Vijender's passport expired in 2022, further compounding his problems.
"I've started the paperwork now to get me an emergency certificate from the Indian High Commission in Wellington so I can travel again," he says.
According to the Indian High Commission's website, an emergency certificate is a one-way travel document issued to Indian nationals who do not hold valid Indian passports and need to travel back to India.
It is usually issued to individuals detained by New Zealand authorities who are to be deported back to India as well as Indian nationals who wish to travel to India in an emergency. Those who require it must apply online at the Indian High Commission's website.
The applicant is also expected to attend an interview with an officer from the High Commission and should submit a copy of the previous Indian passport, five recent passport-size photographs, a one-way travel itinerary and pay $24 online.
"I've bought my tickets and am waiting for my emergency certificate interview," Vijender says.
Labour's election promise
Just before the 2023 general election, the Labour Party announced a one-off amnesty programme for overstayers. However, the party's hefty election loss in October scotched any hope of a reprieve.

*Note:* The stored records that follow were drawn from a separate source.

==> src/rtl/spi_input_sync.sv <==
// Multi-stage synchroniser for an asynchronous SPI line plus rise/fall edge detection.
module spi_input_sync #(
  parameter int   STAGES  = 2,
  parameter logic RST_VAL = 1'b0
) (
  input  logic clk,
  input  logic rst_n,
  input  logic async_i,
  output logic level_o,
  output logic rise_o,
  output logic fall_o
);

  logic [STAGES-1:0] sync_q;
  logic              prev_q;

  always_ff @(posedge clk or negedge rst_n) begin
    if (!rst_n) begin
      sync_q <= {STAGES{RST_VAL}};
      prev_q <= RST_VAL;
    end else begin
      sync_q <= {sync_q[STAGES-2:0], async_i};
      prev_q <= sync_q[STAGES-1];
    end
  end

  assign level_o = sync_q[STAGES-1];
  assign rise_o  = sync_q[STAGES-1] & ~prev_q;
  assign fall_o  = ~sync_q[STAGES-1] & prev_q;

endmodule

==> src/rtl/tli4970_emulator.sv <==
// TLI4970 current-sensor emulator: SPI slave that shifts a 16-bit data or status frame out on MISO.
module tli4970_emulator
  import tli4970_pkg::*;
#(
  parameter int          SYNC_STAGES = 2,
  parameter int unsigned OFFSET      = 4096
) (
  input  logic               clk,
  input  logic               rst_n,
  input  logic signed [15:0] current_in,
  input  logic               current_valid,
  input  logic               status_req,
  input  logic [12:0]        status_bits,
  input  logic               spi_cs,
  input  logic               spi_clk,
  output logic               spi_miso,
  output logic               spi_miso_oe,
  output logic               frame_done,
  output logic               frame_aborted
);

  logic cs_level_unused, cs_rise_s, cs_fall_s;
  logic sclk_level_unused, sclk_rise_unused, sclk_fall_s;

  spi_input_sync #(.STAGES(SYNC_STAGES), .RST_VAL(1'b1)) u_cs_sync (
    .clk     (clk),
    .rst_n   (rst_n),
    .async_i (spi_cs),
    .level_o (cs_level_unused),
    .rise_o  (cs_rise_s),
    .fall_o  (cs_fall_s)
  );

  spi_input_sync #(.STAGES(SYNC_STAGES), .RST_VAL(1'b0)) u_clk_sync (
    .clk     (clk),
    .rst_n   (rst_n),
    .async_i (spi_clk),
    .level_o (sclk_level_unused),
    .rise_o  (sclk_rise_unused),
    .fall_o  (sclk_fall_s)
  );

  state_e               state_q;
  logic [FRAME_W-1:0]   frame_q;
  logic [3:0]           idx_q;
  logic signed [15:0]   hold_q;
  logic                 pend_q;
  logic                 miso_q, oe_q, done_q, abort_q;
  logic [FRAME_W-1:0]   frame_s;

  // Built from the pre-update hold value so a same-cycle current_valid goes to the next frame.
  assign frame_s = build_frame(pend_q, hold_q, status_bits, RAW_W'(OFFSET));

  // Frame sequencer with hold register, pending-status flag and registered SPI outputs.
  always_ff @(posedge clk or negedge rst_n) begin
    if (!rst_n) begin
      state_q <= IDLE;
      frame_q <= '0;
      idx_q   <= 4'd0;
      hold_q  <= 16'sd0;
      pend_q  <= 1'b0;
      miso_q  <= 1'b0;
      oe_q    <= 1'b0;
      done_q  <= 1'b0;
      abort_q <= 1'b0;
    end else begin
      done_q  <= 1'b0;
      abort_q <= 1'b0;
      if (current_valid) hold_q <= current_in;
      case (state_q)
        IDLE: begin
          if (cs_fall_s) begin
            frame_q <= frame_s;
            miso_q  <= frame_s[FRAME_W-1];
            idx_q   <= 4'd15;
            oe_q    <= 1'b1;
            pend_q  <= 1'b0;
            state_q <= SHIFT;
          end
        end
        SHIFT: begin
          if (cs_rise_s) begin
            abort_q <= 1'b1;
            miso_q  <= 1'b0;
            oe_q    <= 1'b0;
            state_q <= IDLE;
          end else if (sclk_fall_s) begin
            if (idx_q != 4'd0) begin
              idx_q  <= idx_q - 4'd1;
              miso_q <= frame_q[idx_q - 4'd1];
            end else begin
              miso_q  <= 1'b0;
              done_q  <= 1'b1;
              state_q <= DONE;
            end
          end
        end
        DONE: begin
          miso_q <= 1'b0;
          if (cs_rise_s) begin
            oe_q    <= 1'b0;
            state_q <= IDLE;
          end
        end
        default: begin
          miso_q  <= 1'b0;
          oe_q    <= 1'b0;
          state_q <= IDLE;
        end
      endcase
      // A request arriving with the frame-start edge survives the clear above.
      if (status_req) pend_q <= 1'b1;
    end
  end

  assign spi_miso      = miso_q;
  assign spi_miso_oe   = oe_q;
  assign frame_done    = done_q;
  assign frame_aborted = abort_q;

endmodule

"It has deeply affected me," Vijender says. "It gave hope to a lot of people like me."
Vijender questioned the timing of Labour's pre-election announcement, wondering why it didn't introduce such a policy when it held a clear majority government.
The National Party, which managed to form a coalition with ACT and New Zealand First after the election, has ruled out an amnesty for overstayers.
National's election victory left Vijender with little choice but to return to India, particularly as the costs associated with visa applications have grown considerably in recent years.
"(Immigration) policies have changed drastically and quite frequently in the past six years, and it has become difficult for people like me to afford the cost of these applications," he says.
Vijender believes he has spent more than $30,000 over the past seven years on visa-related expenses.
Sonny Lam, an immigration lawyer at Queen City Law, says overstayers typically leave the country after multiple failed attempts at securing a visa.
"If you don't have a valid visa, then you have a general obligation to leave the country," Lam says.
According to Lam, overstayers leaving New Zealand for their home countries don't need to go through any formal processes at the airport upon departure.
Neither Immigration New Zealand nor Customs would prevent an overstayer from leaving if they have overstayed their visa, he says.
But "if an individual is deported, then there might be costs incurred by the government in deporting that person and that person would have to pay back those costs before they can travel back to New Zealand," he says.
Lam says that anyone deported from New Zealand will find it hard to return.
"It's based on risk assessment and once you've overstayed, there is a chance the officials could decline your visa application," Lam says.
Meanwhile, Vijender has made peace with his decision to leave and is excited about the trip home.
"It has been 13 years since I saw my parents and siblings," he says. "(My siblings) have moved out from my parents' house and have kids of their own."
He is nervous about restarting his life in India but remains hopeful about his future.
"I will miss this beautiful country but I'm optimistic about my life," he says. "I can finally be free."